While the support is making this screw motion, the wheel to be cut becomes | rotated around its axis by a certain amount. The size of the screwing of the Supports and the rotation of the workpiece are determined from the »axis plan«. Her mutual legal dependence can be achieved through various constructive means be e.g. B. by change gears or by 'lifting disks.

When setting the axes, make sure that they are all in one elevation Intersect points and are parallel in plan.

The heads and feet can be planed one after the other. But the transmission can also be set up so that the support from the helical movement of one auxiliary axoids is converted into that of the second, so that each time a complete tooth flank is planed.

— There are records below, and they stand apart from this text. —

$ cat src/rtl/div_iter_16bit.sv
// Iterative 16-by-8 unsigned restoring divider: one quotient bit per clock,
// results presented for a single cycle with div_en_out, divide-by-zero flagged.
module div_iter_16bit
    import div_pkg::*;
(
    input  logic                clk,
    input  logic                rst_n,
    input  logic                div_en_in,
    input  logic [DIV_QW-1:0]   dividend,
    input  logic [DIV_SIZE-1:0] divisor,
    output logic                busy,
    output logic                div_en_out,
    output logic [DIV_QW-1:0]   quotient,
    output logic [DIV_SIZE-1:0] remainder,
    output logic                div_by_zero
);

    div_state_t             r_state;
    div_state_t             w_state_nxt;
    logic [DIV_QW-1:0]      r_q;
    logic [DIV_SIZE:0]      r_r;
    logic [DIV_SIZE-1:0]    r_d;
    logic [DIV_CNT_W-1:0]   r_cnt;
    logic                   r_zero;
    logic [DIV_QW-1:0]      w_q_step;
    logic [DIV_SIZE:0]      w_r_step;
    logic                   w_accept;
    logic                   w_busy_nxt;
    logic                   w_en_nxt;
    logic [DIV_QW-1:0]      w_quot_nxt;
    logic [DIV_SIZE-1:0]    w_rem_nxt;
    logic                   w_dbz_nxt;
    logic                   r_busy;
    logic                   r_en_out;
    logic [DIV_QW-1:0]      r_quot;
    logic [DIV_SIZE-1:0]    r_rem;
    logic                   r_dbz;

    assign w_accept = (r_state == IDLE) && div_en_in;

    div_step u_step (
        .i_r (r_r),
        .i_q (r_q),
        .i_d (r_d),
        .o_r (w_r_step),
        .o_q (w_q_step)
    );

    // FSM state register
    always_ff @(posedge clk or negedge rst_n) begin
        if (!rst_n) begin
            r_state <= IDLE;
        end else begin
            r_state <= w_state_nxt;
        end
    end

    // FSM next-state logic
    always_comb begin
        w_state_nxt = r_state;
        case (r_state)
            IDLE: begin
                if (w_accept) begin
                    w_state_nxt = (divisor != {DIV_SIZE{1'b0}}) ? BUSY : DONE;
                end else begin
                    w_state_nxt = IDLE;
                end
            end
            BUSY: begin
                if (r_cnt == DIV_LAST_ITER) begin
                    w_state_nxt = DONE;
                end else begin
                    w_state_nxt = BUSY;
                end
            end
            DONE:    w_state_nxt = IDLE;
            default: w_state_nxt = IDLE;
        endcase
    end

    // FSM output decode; results are registered, so they appear the cycle after DONE
    always_comb begin
        w_busy_nxt = (w_state_nxt == BUSY);
        w_en_nxt   = 1'b0;
        w_quot_nxt = {DIV_QW{1'b0}};
        w_rem_nxt  = {DIV_SIZE{1'b0}};
        w_dbz_nxt  = 1'b0;
        if (r_state == DONE) begin
            w_en_nxt   = 1'b1;
            w_quot_nxt = r_zero ? DIV_ZERO_QUOT : r_q;
            w_rem_nxt  = r_zero ? r_q[DIV_SIZE-1:0] : r_r[DIV_SIZE-1:0];
            w_dbz_nxt  = r_zero;
        end else begin
            w_en_nxt   = 1'b0;
        end
    end

    // Operand latch and iteration datapath
    always_ff @(posedge clk or negedge rst_n) begin
        if (!rst_n) begin
            r_q    <= {DIV_QW{1'b0}};
            r_r    <= {(DIV_SIZE+1){1'b0}};
            r_d    <= {DIV_SIZE{1'b0}};
            r_cnt  <= {DIV_CNT_W{1'b0}};
            r_zero <= 1'b0;
        end else begin
            case (r_state)
                IDLE: begin
                    if (w_accept) begin
                        r_q    <= dividend;
                        r_d    <= divisor;
                        r_r    <= {(DIV_SIZE+1){1'b0}};
                        r_cnt  <= {DIV_CNT_W{1'b0}};
                        r_zero <= (divisor == {DIV_SIZE{1'b0}});
                    end
                end
                BUSY: begin
                    r_q   <= w_q_step;
                    r_r   <= w_r_step;
                    r_cnt <= r_cnt + DIV_CNT_ONE;
                end
                default: begin
                    r_q <= r_q;
                end
            endcase
        end
    end

    // Registered outputs
    always_ff @(posedge clk or negedge rst_n) begin
        if (!rst_n) begin
            r_busy   <= 1'b0;
            r_en_out <= 1'b0;
            r_quot   <= {DIV_QW{1'b0}};
            r_rem    <= {DIV_SIZE{1'b0}};
            r_dbz    <= 1'b0;
        end else begin
            r_busy   <= w_busy_nxt;
            r_en_out <= w_en_nxt;
            r_quot   <= w_quot_nxt;
            r_rem    <= w_rem_nxt;
            r_dbz    <= w_dbz_nxt;
        end
    end

    assign busy        = r_busy;
    assign div_en_out  = r_en_out;
    assign quotient    = r_quot;
    assign remainder   = r_rem;
    assign div_by_zero = r_dbz;

endmodule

The finished planing of the helical gear can also be done in such a way that the Support with the planing steel is completely fixed and the workpiece around a certain Axis, namely the axis of the auxiliary axoid, in the opposite sense as before every bump of the plane steel a small screw movement and at the same time around his own axis receives a small rotary movement, both of which are derived from the "axis plan" have it determined accordingly.

Claims (2)

Patent claims: 1. helical gear, characterized in that the tooth flanks by grinding a helical surface (auxiliary axoid) on the axoid of the wheel (rotational hyperboloid) are formed by a generatrix of the helical surface, for the purpose of to achieve a straight mesh over the entire tooth flank. : 2. A method for producing a helical gear according to claim 1, characterized marked that either a reciprocating planer steel with each advance planes a generating line of the tooth flank, with the support carrying the planing steel after a back and forth of the steel around an axis which is skewed to the axis of the straight steel guide and has a specific position around a specific one The amount is screwed further and the wheel itself continues to advance by a certain amount around its own axis is rotated, or vice versa, that the machining with constant relative movement between workpiece and tool with stationary support due to the required guidance of the workpiece is made. 1 sheet of drawings.